Saved data entries:
☆ ☆ ☆ ☆ ☆

From an optimization exercise on the open Yosys and OpenROAD flow, aimed at small area, a short achievable clock period and few clock cycles; shortcuts taken in it are not production practice.
Only simulation tests tie the RTL to the original design; equivalence was not proved.
No activity file was given, so power comes from the tool's default toggle rates.

## run A
==> flow/design.v (excerpt) <==
module ping_ram_dot_engine
#(
  parameter int unsigned ACC_W = 40,
  parameter int unsigned LEN_W = 16
) (
  input  logic                         clk,
  input  logic                         reset,
  input  logic [31:0]                  input_addr,
  input  logic [31:0]                  weight_addr,
  input  logic [31:0]                  output_addr,
  input  logic [31:0]                  data_type,
  output logic [31:0]                  finish_signal,
  output logic [26:0]                  avm_address,
  output logic                         avm_read,
  output logic                         avm_write,
  output logic [31:0]                  avm_writedata,
  output logic [3:0]                   avm_byteenable,
  output logic                         avm_burstcount,
  input  logic [31:0]                  avm_readdata,
  input  logic                         avm_readdatavalid,
  input  logic                         avm_waitrequest
);
  localparam logic [2:0] RD_MAX = 3'd4;
  logic               go_q;
  logic               busy_q, done_q, err_q;
  logic [LEN_W-1:0]   len_q;
  logic               fmt16_q;
  logic               rd_q, wr_q;
  logic [24:0]        cur_q;         
  logic [24:0]        oth_q;         
  logic [24:0]        out_q;         
  logic [LEN_W-1:0]   rem_q;         
  logic               rph_q;         
  logic [2:0]         ocnt_q;        
  logic               dph_q;         
  logic [31:0]        in_q;          
  logic [15:0]        op_lo_q, op_hi_q;  
  logic [15:0]        x_src;
  logic [7:0]         one_q, two_q, neg_q;   
  logic               dig_ld;
  logic [15:0]        dig_src;
  logic [7:0]         one_d, two_d, neg_d;
  logic               mac_a_q, mac_b_q;
  logic [39:0]        acc_s_q, acc_c_q;  
  logic               go, start_bad;
  logic               rd_acc, wr_acc, last_rd, more_rd, rd_room, wr_set;
  logic [2:0]         ocnt_d;
  logic [39:0]        mac_s, mac_c, acc_sum;
  logic [31:0]        result;
  assign go        = data_type[31] & ~go_q;
  assign start_bad = data_type[25] | (|input_addr[1:0]) | (|weight_addr[1:0]) |
                     (|output_addr[1:0]);
  assign rd_acc  = rd_q & ~avm_waitrequest;
  assign wr_acc  = wr_q & ~avm_waitrequest;
  assign last_rd = rph_q & (rem_q == LEN_W'(1));
  assign more_rd = (rem_q != '0) & ~(rd_acc & last_rd);
  ...
Settings: LEC_CHECK=0, ABC_AREA=1, CAP_MARGIN=20, CORE_MARGIN=2, CORE_UTILIZATION=40, CTS_CLUSTER_DIAMETER=70, CTS_CLUSTER_SIZE=35, PLACE_DENSITY=0.6, SLEW_MARGIN=20, TNS_END_PERCENT=0; clock period 12.0 ns.
standard.sh (not shown) runs the stock make flow with config.mk's settings and CLKGATE_MAP_FILE= SYNTH_SCRIPT=/design/flow/synth_recipe.tcl, a recipe that flattens the netlist after the stock synthesis.
==> flow/flow/run.sh <==
#!/bin/bash
set -euo pipefail
bash standard.sh SETUP_SLACK_MARGIN=10 "BUFFER_PORTS_ARGS=-buffer_cell sky130_fd_sc_hd__buf_1" finish > make.log 2>&1
Run A: done, clean on timing, DRC and antenna
Testbench counts of run A, summed over its fixed seeds: cycles 47,048.
Source: an optimization exercise on an open RTL-to-GDS flow (aim: small area, a short achievable clock period and few clock cycles per item). Production flows keep margins and buffers that such runs may drop.
Only simulation tests tie the RTL to the original design; equivalence was not proved.

build 97:
## integer_dct_8x8_2d
module integer_dct_8x8_2d (
  input  logic                                clk,
  input  logic                                rst_n,
  input  logic                                in_valid,
  output logic                                in_stall,
  input  logic [dct2d_pkg::SAMPLE_W-1:0]      in_sample_0,
  input  logic [dct2d_pkg::SAMPLE_W-1:0]      in_sample_1,
  input  logic [dct2d_pkg::SAMPLE_W-1:0]      in_sample_2,
  input  logic [dct2d_pkg::SAMPLE_W-1:0]      in_sample_3,
  input  logic [dct2d_pkg::SAMPLE_W-1:0]      in_sample_4,
  input  logic [dct2d_pkg::SAMPLE_W-1:0]      in_sample_5,
  input  logic [dct2d_pkg::SAMPLE_W-1:0]      in_sample_6,
  input  logic [dct2d_pkg::SAMPLE_W-1:0]      in_sample_7,
  output logic                                out_valid,
  input  logic                                out_stall,
  output logic signed [dct2d_pkg::COEF_W-1:0] out_coef_0,
  output logic signed [dct2d_pkg::COEF_W-1:0] out_coef_1,
  output logic signed [dct2d_pkg::COEF_W-1:0] out_coef_2,
  output logic signed [dct2d_pkg::COEF_W-1:0] out_coef_3,
  output logic signed [dct2d_pkg::COEF_W-1:0] out_coef_4,
  output logic signed [dct2d_pkg::COEF_W-1:0] out_coef_5,
  output logic signed [dct2d_pkg::COEF_W-1:0] out_coef_6,
  output logic signed [dct2d_pkg::COEF_W-1:0] out_coef_7,
  output logic                                out_last_row
);
export LEC_CHECK = 0
export ABC_AREA = 1
export CAP_MARGIN = 20
export CORE_MARGIN = 2
export CORE_UTILIZATION = 65
export CTS_CLUSTER_DIAMETER = 80
export CTS_CLUSTER_SIZE = 30
export SETUP_SLACK_MARGIN = 3.8
export SLEW_MARGIN = 20
create_clock -name core_clock -period 7.5 [get_ports {clk}]
run.sh (not shown) runs the stock make flow with config.mk's settings and CLKGATE_MAP_FILE= SYNTH_SCRIPT=/design/flow/synth_recipe.tcl, a recipe that flattens the netlist after the stock synthesis.
Build 97 | stages: all done | timing, DRC, antenna: all pass
Testbench counts of build 97, summed over its fixed seeds: cycles 2,208, blocks 256.
Relative to build 97, the following input files were edited for build 98:
Settings: CTS_CLUSTER_DIAMETER now 60, was 80; CTS_CLUSTER_SIZE now 25, was 30; SETUP_SLACK_MARGIN now 3.7, was 3.8; CORE_UTILIZATION now 60, was 65.
## What came out
The launching element of the worst setup path comes out u_rp.sd0[17]$_DFFE_PN_ in one run and u_rp.sd3d[17]$_DFFE_PN_ in the other, namely in build 97 and build 98 respectively.
Final cell count for build 98 is higher than for build 97.
Between build 98 and build 97, the count of multi-input combinational gates figures differ only marginally.
Number of buffers added by the clock tree synthesis step in build 98 vs build 97: up 44
For build 98, the capturing element of the worst setup path was u_rp.ep0[54]$_DFFE_PN_, unlike build 97, where it was u_rp.ep0[40]$_DFFE_PN_.
Diff build 97 -> build 98: final period utilization decreased by 1.0 points relative to the old numbers.
The higher setup slack of build 98 and build 97 is in build 98.
This design comes from an exercise in tuning for small area, a short achievable clock period and few clock cycles per item on the open sky130 flow, not from production work.
The RTL was checked by simulation tests, not by an equivalence proof against the original design.

==> flow/design.v <==
package odss_pkg;
    localparam int SIDE_W = 5;                           
    localparam int IN_W   = 48;                          
    localparam int OUT_W  = 24;                          
    localparam logic [4:0] SIDE_RESET = 5'd4;              
    localparam logic [1023:0] T_WTS = 1024'h84218421428428427a59bc6384848484216379a58426842657842157000000004214214224242424342134210000000021212121000000000000000000000000;
    function automatic logic [31:0] f_wts(input logic [4:0] n);
        f_wts = T_WTS[32*n +: 32];
    endfunction
    localparam logic [191:0] T_VFAC = 192'he31aa4799510309184081000;
    function automatic logic [5:0] f_vfac(input logic [4:0] n);
        f_vfac = T_VFAC[6*n +: 6];
    endfunction
    localparam logic [255:0] T_HALF = 256'h80808080808080808080808080808080716255483d32292019120d0805020101;
    function automatic logic [7:0] f_half(input logic [4:0] n);
        f_half = T_HALF[8*n +: 8];
    endfunction
    localparam logic [2047:0] T_KIDX = 2048'he1e0dfdedddcdbdad9d8d7d6d5d4d3d2e2a9a8a7a6a5a4a3a2a1a09f9e9d9cd1e3aa797877767574737271706f6e9bd0e4ab7a51504f4e4d4c4b4a49486d9acfe5ac7b5231302f2e2d2c2b2a476c99cee6ad7c533219181716151429466b98cde7ae7d54331a090807061328456a97cce8af7e55341b0a0100051227446996cbe9b07f56351c0b0203041126436895caeab18057361d0c0d0e0f1025426794c9ebb28158371e1f2021222324416693c8ecb3825938393a3b3c3d3e3f406592c7edb4835a5b5c5d5e5f606162636491c6eeb58485868788898a8b8c8d8e8f90c5efb6b7b8b9babbbcbdbebfc0c1c2c3c4f0f1f2f3f4f5f6f7f8f9fafbfcfdfeff;
    function automatic logic [7:0] f_kidx(input logic [7:0] ab);
        f_kidx = T_KIDX[8*ab +: 8];
    endfunction
endpackage
module odss_front #(
    parameter int QD = 4
) (
    input  logic        i_clk,
    input  logic        i_rst_n,
    input  logic        i_pix_in,
    output logic        o_s_tready,
    input  logic        i_pv,
    input  logic [3:0]  i_pd,
    output logic        o_m_tvalid,
    input  logic        i_m_tready,
    output logic [23:0] o_m_tdata,
    output logic [0:0]  o_m_tuser
);
    localparam int CW = $clog2(QD + 2);
    logic          r_rdy;
    logic [CW-1:0] r_cred;       
    logic [CW-1:0] w_cred;
    logic          r_ov;
    logic [3:0]    r_od;
    logic [3:0]    r_q [QD];
    logic [CW-1:0] r_qn;
    logic [CW-1:0] w_qn;         
    logic          w_pop;
    logic          w_load;
    assign w_pop  = r_ov && i_m_tready;
    assign w_load = !r_ov || i_m_tready;
    assign w_cred = r_cred + CW'(i_pix_in) - CW'(w_pop);
    assign w_qn   = (w_load && r_qn != '0) ? r_qn - CW'(1) : r_qn;
    always_ff @(posedge i_clk) begin
        if (!i_rst_n) begin
            r_cred <= '0;
            r_rdy  <= 1'b1;
            r_ov   <= 1'b0;
            r_qn   <= '0;
        end else begin
            r_cred <= w_cred;
            r_rdy  <= (w_cred != CW'(QD + 1));
            if (w_load) begin
                r_ov <= (r_qn != '0) || i_pv;
            end
            r_qn <= w_qn + CW'(i_pv && !(w_load && r_qn == '0));
        end
    end
    always_ff @(posedge i_clk) begin
        if (w_load) begin
            r_od <= (r_qn != '0) ? r_q[0] : i_pd;
        end
        for (int i = 0; i < QD; i++) begin
            if (w_load && r_qn != '0) begin
                if (CW'(i) + CW'(1) < r_qn) begin
                    r_q[i] <= (i + 1 < QD) ? r_q[(i + 1) % QD] : i_pd;
                end else if (CW'(i) + CW'(1) == r_qn) begin
                    r_q[i] <= i_pd;
                end
            end else if (!w_load && CW'(i) == r_qn) begin
                r_q[i] <= i_pd;
            end
        end
    end
    assign o_s_tready = r_rdy;
    assign o_m_tvalid = r_ov;
    assign o_m_tdata  = {{8{r_od[2]}}, {8{r_od[1]}}, {8{r_od[0]}}};
    assign o_m_tuser  = r_od[3];
endmodule
module odss_back (
    input  logic        i_clk,
    input  logic        i_rst_n,
    input  logic [4:0]  i_cfg,      
    input  logic        i_beat,
    input  logic        i_mode,
    input  logic [47:0] i_data,
    output logic        o_pv,
    output logic [3:0]  o_pd        
);
    function automatic logic [6:0] f_wsum(input logic [11:0] x,
                                          input logic [31:0] wts);
        logic [6:0] s;
        s = {3'd0, x[3:0]};
        for (int i = 4; i < 12; i++) begin
            s = s + (x[i] ? {3'd0, wts[4*(i-4) +: 4]} : 7'd0);
        end
        f_wsum = s;
    endfunction
    function automatic logic [6:0] f_rsub(input logic [6:0] s,
                                          input logic [4:0] n,
                                          input int         k);
        logic [7:0] d;
        d = {1'b0, s >> k} - {3'b0, n};
        f_rsub = d[7] ? s : 7'((d[6:0] << k) | (s & 7'((1 << k) - 1)));
    endfunction
    function automatic logic f_lt8(input logic [7:0] a, input logic [7:0] b);
        logic l;
        l = 1'b0;
        for (int i = 0; i < 8; i++) begin
            l = (~a[i] & b[i]) | ((~a[i] | b[i]) & l);
        end
        f_lt8 = l;
    endfunction
    logic        r1_v, r1_pix;
    logic [11:0] r1_x, r1_y;
    logic [7:0]  r1_c [3];
    logic [4:0]  r_sn;
    logic [5:0]  r_vf;           
    logic [31:0] r_wts;          
    logic        r_sb;
    logic        r2_v, r2_b;
    logic [4:0]  r2_n;
    logic [6:0]  r2_sx, r2_sy;
    logic [7:0]  r2_ph [3];
    logic [2:0]  r2_e;
    logic        r3_v, r3_b;
    logic [4:0]  r3_n;
    logic [5:0]  r3_sx, r3_sy;
    logic [7:0]  r3_t [3];
    logic        r4_v, r4_b;
    logic [4:0]  r4_n;
    logic [7:0]  r4_m;
    logic [7:0]  r4_t [3];
    logic [31:0] w_wts;
    logic [5:0]  w_vfac;
    logic [15:0] w_p [3];
    logic [6:0]  w_sx3, w_sy3, w_sx4, w_sy4;
    logic [4:0]  w_sn_nx;
    logic [4:0]  w_nm1;
    logic [7:0]  w_ab;
    logic [7:0]  w_k;
    logic [7:0]  w_half;
    logic        w_u;
    logic [7:0]  w_hb [3];
    always_ff @(posedge i_clk) begin
        if (!i_rst_n) begin
            r1_v <= 1'b0;
            r2_v <= 1'b0;
            r3_v <= 1'b0;
            r4_v <= 1'b0;
            r_sb <= 1'b0;
        end else begin
            r1_v <= i_beat;
            r2_v <= r1_v && r1_pix;
            r3_v <= r2_v;
            r4_v <= r3_v;
            if (r1_v && !r1_pix) begin
                r_sb <= 1'b1;
            end
        end
    end
    always_ff @(posedge i_clk) begin
        if (r1_v && !r1_pix) begin
            r_sn <= i_cfg;
        end
    end
    assign w_sn_nx = (r1_v && !r1_pix) ? i_cfg : r_sn;
    always_ff @(posedge i_clk) begin
        r_vf  <= odss_pkg::f_vfac(w_sn_nx);
        r_wts <= odss_pkg::f_wts(w_sn_nx);
    end
    always_ff @(posedge i_clk) begin
        r1_pix  <= i_mode;
        r1_x    <= i_data[11:0];
        r1_y    <= i_data[23:12];
        r1_c[0] <= i_data[31:24];
        r1_c[1] <= i_data[39:32];
        r1_c[2] <= i_data[47:40];
    end
    assign w_wts   = r_wts;
    assign w_vfac  = r_vf;
    always_comb begin
        for (int j = 0; j < 3; j++) begin
            w_p[j] = 16'(16'(r1_c[j]) * 16'(w_vfac) << 2)
                   + (r_sn[0] ? 16'(r1_c[j]) << 1 : 16'(r1_c[j]));
        end
    end
    always_ff @(posedge i_clk) begin
        r2_b  <= r_sb;
        r2_n  <= r_sn;
        r2_sx <= f_wsum(r1_x, w_wts);
        r2_sy <= f_wsum(r1_y, w_wts);
        for (int j = 0; j < 3; j++) begin
            r2_ph[j] <= r_sn[4] ? r1_c[j] : w_p[j][15:8];
            r2_e[j]  <= (r1_c[j] == 8'd128) && r_sn[0];
        end
    end
    assign w_sx3 = f_rsub(f_rsub(r2_sx, r2_n, 3), r2_n, 2);
    assign w_sy3 = f_rsub(f_rsub(r2_sy, r2_n, 3), r2_n, 2);
    always_ff @(posedge i_clk) begin
        r3_b  <= r2_b;
        r3_n  <= r2_n;
        r3_sx <= w_sx3[5:0];
        r3_sy <= w_sy3[5:0];
        for (int j = 0; j < 3; j++) begin
            r3_t[j] <= r2_ph[j] - 8'(r2_e[j]);
        end
    end
    assign w_sx4 = f_rsub(f_rsub({1'b0, r3_sx}, r3_n, 1), r3_n, 0);
    assign w_sy4 = f_rsub(f_rsub({1'b0, r3_sy}, r3_n, 1), r3_n, 0);
    always_ff @(posedge i_clk) begin
        r4_b  <= r3_b;
        r4_n  <= r3_n;
        r4_m  <= {w_sx4[3:0], w_sy4[3:0]};
        for (int j = 0; j < 3; j++) begin
            r4_t[j] <= r3_t[j];
        end
    end
    assign w_nm1 = r4_n - 5'd1;
    assign w_ab  = {r4_m[7:4] - r4_n[4:1] + 4'd8, r4_m[3:0] - w_nm1[4:1] + 4'd7};
    assign w_k   = odss_pkg::f_kidx(w_ab);
    assign w_half = odss_pkg::f_half(r4_n);
    assign w_u    = f_lt8(w_k, w_half);
    assign o_pv = r4_v;
    always_comb begin
        o_pd[3] = r4_b;
        for (int j = 0; j < 3; j++) begin
            w_hb[j] = w_half + {1'b0, r4_t[j][7:1]};
            o_pd[j] = r4_b && (f_lt8(w_k, {1'b0, r4_t[j][7:1]})
                               || (r4_t[j][0] && w_k == {1'b0, r4_t[j][7:1]})
                               || (!w_u && f_lt8(w_k, w_hb[j])));
        end
    end
endmodule
module ordered_dither_spiral_screen_unit (
    input  logic                          i_clk,
    input  logic                          i_rst_n,
    input  logic                          i_cfg_valid,
    output logic                          o_cfg_ready,
    input  logic [odss_pkg::SIDE_W-1:0]   i_cfg_data,     
    input  logic                          s_axis_tvalid,
    output logic                          s_axis_tready,
    input  logic [odss_pkg::IN_W-1:0]     s_axis_tdata,
    input  logic [0:0]                    s_axis_tuser,   
    output logic                          m_axis_tvalid,
    input  logic                          m_axis_tready,
    output logic [odss_pkg::OUT_W-1:0]    m_axis_tdata,
    output logic [0:0]                    m_axis_tuser    
);
    logic [4:0] r_cfg;           
    logic       w_beat;
    logic       w_pix_in;
    logic       w_pv;
    logic [3:0] w_pd;
    assign o_cfg_ready = 1'b1;
    always_ff @(posedge i_clk) begin
        if (!i_rst_n) begin
            r_cfg <= odss_pkg::SIDE_RESET;
        end else if (i_cfg_valid) begin
            if (i_cfg_data == '0) begin
                r_cfg <= 5'd1;
            end else if (i_cfg_data > 5'd16) begin
                r_cfg <= 5'd16;
            end else begin
                r_cfg <= i_cfg_data;
            end
        end
    end
    assign w_beat   = s_axis_tvalid && s_axis_tready;
    assign w_pix_in = w_beat && s_axis_tuser[0];
    odss_back u_back (
        .i_clk    (i_clk),
        .i_rst_n  (i_rst_n),
        .i_cfg    (r_cfg),
        .i_beat   (w_beat),
        .i_mode   (s_axis_tuser[0]),
        .i_data   (s_axis_tdata),
        .o_pv     (w_pv),
        .o_pd     (w_pd)
    );
    odss_front #(.QD(5)) u_out (
        .i_clk      (i_clk),
        .i_rst_n    (i_rst_n),
        .i_pix_in   (w_pix_in),
        .o_s_tready (s_axis_tready),
        .i_pv       (w_pv),
        .i_pd       (w_pd),
        .o_m_tvalid (m_axis_tvalid),
        .i_m_tready (m_axis_tready),
        .o_m_tdata  (m_axis_tdata),
        .o_m_tuser  (m_axis_tuser)
    );
endmodule
==> flow/config.mk <==
export PLATFORM = sky130hd
export DESIGN_NAME = ordered_dither_spiral_screen_unit
export DESIGN_NICKNAME = ordered_dither_spiral_screen_unit
export VERILOG_FILES = /design/flow/design.v
export SDC_FILE = /design/flow/constraint.sdc
export NUM_CORES = 4
export LEC_CHECK = 0
export ABC_AREA = 1
export CAP_MARGIN = 20
export CORE_MARGIN = 2
export CORE_UTILIZATION = 40
export PLACE_DENSITY = 0.6
export SETUP_SLACK_MARGIN = 5
export SLEW_MARGIN = 20
==> flow/constraint.sdc <==
create_clock -name core_clock -period 10.0 [get_ports {i_clk}]
set_input_delay 2.0000 -clock core_clock [delete_from_list [all_inputs] [get_ports {i_clk}]]
set_output_delay 2.0000 -clock core_clock [all_outputs]
set_load 0.01 [all_outputs]
run.sh (not shown) runs the stock make flow with config.mk's settings and CLKGATE_MAP_FILE= SYNTH_SCRIPT=/design/flow/synth_recipe.tcl, a recipe that flattens the netlist after the stock synthesis.
Testbench counts at the start, summed over its fixed seeds: cycles 13,195, items 12,795.
==> next run, changes <==
--- a/flow/design.v
+++ b/flow/design.v
@@ -112,4 +112,12 @@
         f_rsub = d[7] ? s : 7'((d[6:0] << k) | (s & 7'((1 << k) - 1)));
     endfunction
+    function automatic logic f_lt(input logic [6:0] a, input logic [6:0] b);
+        logic l;
+        l = 1'b0;
+        for (int i = 0; i < 7; i++) begin
+            l = (~a[i] & b[i]) | ((~a[i] | b[i]) & l);
+        end
+        f_lt = l;
+    endfunction
     function automatic logic f_lt8(input logic [7:0] a, input logic [7:0] b);
         logic l;
@@ -138,12 +146,15 @@
     logic        r4_v, r4_b;
     logic [4:0]  r4_n;
-    logic [7:0]  r4_m;
+    logic [7:0]  r4_m;           
     logic [7:0]  r4_t [3];
     logic [31:0] w_wts;
     logic [5:0]  w_vfac;
     logic [15:0] w_p [3];
+    logic [15:0] w_pp [3][7];
     logic [6:0]  w_sx3, w_sy3, w_sx4, w_sy4;
     logic [4:0]  w_sn_nx;
     logic [4:0]  w_nm1;
+    logic [3:0]  w_kx0, w_kx1, w_ky0, w_ky1;
+    logic        w_gx, w_gy;
     logic [7:0]  w_ab;
     logic [7:0]  w_k;
@@ -190,6 +201,11 @@
     always_comb begin
         for (int j = 0; j < 3; j++) begin
-            w_p[j] = 16'(16'(r1_c[j]) * 16'(w_vfac) << 2)
-                   + (r_sn[0] ? 16'(r1_c[j]) << 1 : 16'(r1_c[j]));
+            for (int i = 0; i < 6; i++) begin
+                w_pp[j][i] = w_vfac[i] ? 16'(r1_c[j]) << (i + 2) : 16'd0;
+            end
+            w_pp[j][6] = r_sn[4] ? 16'(r1_c[j]) << 8 :
+                         r_sn[0] ? 16'(r1_c[j]) << 1 : 16'(r1_c[j]);
+            w_p[j] = w_pp[j][0] + w_pp[j][1] + w_pp[j][2] + w_pp[j][3]
+                   + w_pp[j][4] + w_pp[j][5] + w_pp[j][6];
         end
     end
@@ -200,5 +216,5 @@
         r2_sy <= f_wsum(r1_y, w_wts);
         for (int j = 0; j < 3; j++) begin
-            r2_ph[j] <= r_sn[4] ? r1_c[j] : w_p[j][15:8];
+            r2_ph[j] <= w_p[j][15:8];
             r2_e[j]  <= (r1_c[j] == 8'd128) && r_sn[0];
         end
@@ -215,17 +231,24 @@
         end
     end
-    assign w_sx4 = f_rsub(f_rsub({1'b0, r3_sx}, r3_n, 1), r3_n, 0);
-    assign w_sy4 = f_rsub(f_rsub({1'b0, r3_sy}, r3_n, 1), r3_n, 0);
+    assign w_sx4 = f_rsub({1'b0, r3_sx}, r3_n, 1);
+    assign w_sy4 = f_rsub({1'b0, r3_sy}, r3_n, 1);
+    assign w_nm1 = r3_n - 5'd1;
+    assign w_kx0 = r3_n[4:1] + 4'd8;                  
+    assign w_kx1 = r3_n[3:0] + r3_n[4:1] + 4'd8;      
+    assign w_ky0 = w_nm1[4:1] + 4'd9;                 
+    assign w_ky1 = r3_n[3:0] + w_nm1[4:1] + 4'd9;     
+    assign w_gx  = !f_lt(w_sx4, {2'b0, r3_n});
+    assign w_gy  = !f_lt(w_sy4, {2'b0, r3_n});
+    assign w_ab  = {w_sx4[3:0] - (w_gx ? w_kx1 : w_kx0),
+                    w_sy4[3:0] - (w_gy ? w_ky1 : w_ky0)};
     always_ff @(posedge i_clk) begin
         r4_b  <= r3_b;
         r4_n  <= r3_n;
-        r4_m  <= {w_sx4[3:0], w_sy4[3:0]};
+        r4_m  <= w_ab;
         for (int j = 0; j < 3; j++) begin
             r4_t[j] <= r3_t[j];
         end
     end
-    assign w_nm1 = r4_n - 5'd1;
-    assign w_ab  = {r4_m[7:4] - r4_n[4:1] + 4'd8, r4_m[3:0] - w_nm1[4:1] + 4'd7};
-    assign w_k   = odss_pkg::f_kidx(w_ab);
+    assign w_k   = odss_pkg::f_kidx(r4_m);
     assign w_half = odss_pkg::f_half(r4_n);
     assign w_u    = f_lt8(w_k, w_half);
Cell area goes down by 5.6%.
Fmax rose by 0.84%.
Synthesized cell count came out lower by 5.2%.
Hold slack improves by 3.7 ps.
Core utilization went down by 2.4 points.
Area after synthesis goes down by 1.3%.
Worst setup slack gains 40 ps.
Die area shrinks by 1.3%.
Wire length drops by 7.5%.
Flip-flop and latch count does not change.
Via count went down by 6.8%.
Testbench counts after the change, summed over its fixed seeds: cycles 13,195, items 12,795.

[port drivers added, routing unchanged]
No port has a modelled driver above. Below, the same layouts with a new extraction and two added sets of constraints.
Step 1 (the two cells are an assumption about what drives the block):
set clk [get_ports {i_clk}]
set_driving_cell -lib_cell sky130_fd_sc_hd__clkbuf_16 $clk
set_driving_cell -lib_cell sky130_fd_sc_hd__buf_2 [delete_from_list [all_inputs] $clk]
Step 2, shift: input delay + t, output delay - t, t = (earliest + latest rising clock arrival at the registers) / 2. This alone moves slack from input paths to output paths.
a / b / c = no drivers / after step 1 / after step 2; a / b = the first two.
| run | t, ns | setup slack, ns | hold slack, ns | worst setup path after step 2 | worst data-port slew with drivers (ns) |
|---|---|---|---|---|---|
| the first run | 0.601 | 5.186 / 5.186 / 5.186 | 0.321 / 0.321 / 0.321 | register to register | 0.04 |
| the second run | 0.629 | 5.226 / 5.226 / 5.226 | 0.325 / 0.325 / 0.325 | register to register | 0.04 |
After both steps setup and hold are still met in every run listed.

☆ ☆ ☆ ☆ ☆

Give back the records above exactly, limited to the lines between the one holding "The higher setup" and the one holding "localparam logic [4:0]", inclusive.

Exercise answer:
The higher setup slack of build 98 and build 97 is in build 98.
This design comes from an exercise in tuning for small area, a short achievable clock period and few clock cycles per item on the open sky130 flow, not from production work.
The RTL was checked by simulation tests, not by an equivalence proof against the original design.

==> flow/design.v <==
package odss_pkg;
    localparam int SIDE_W = 5;                           
    localparam int IN_W   = 48;                          
    localparam int OUT_W  = 24;                          
    localparam logic [4:0] SIDE_RESET = 5'd4;              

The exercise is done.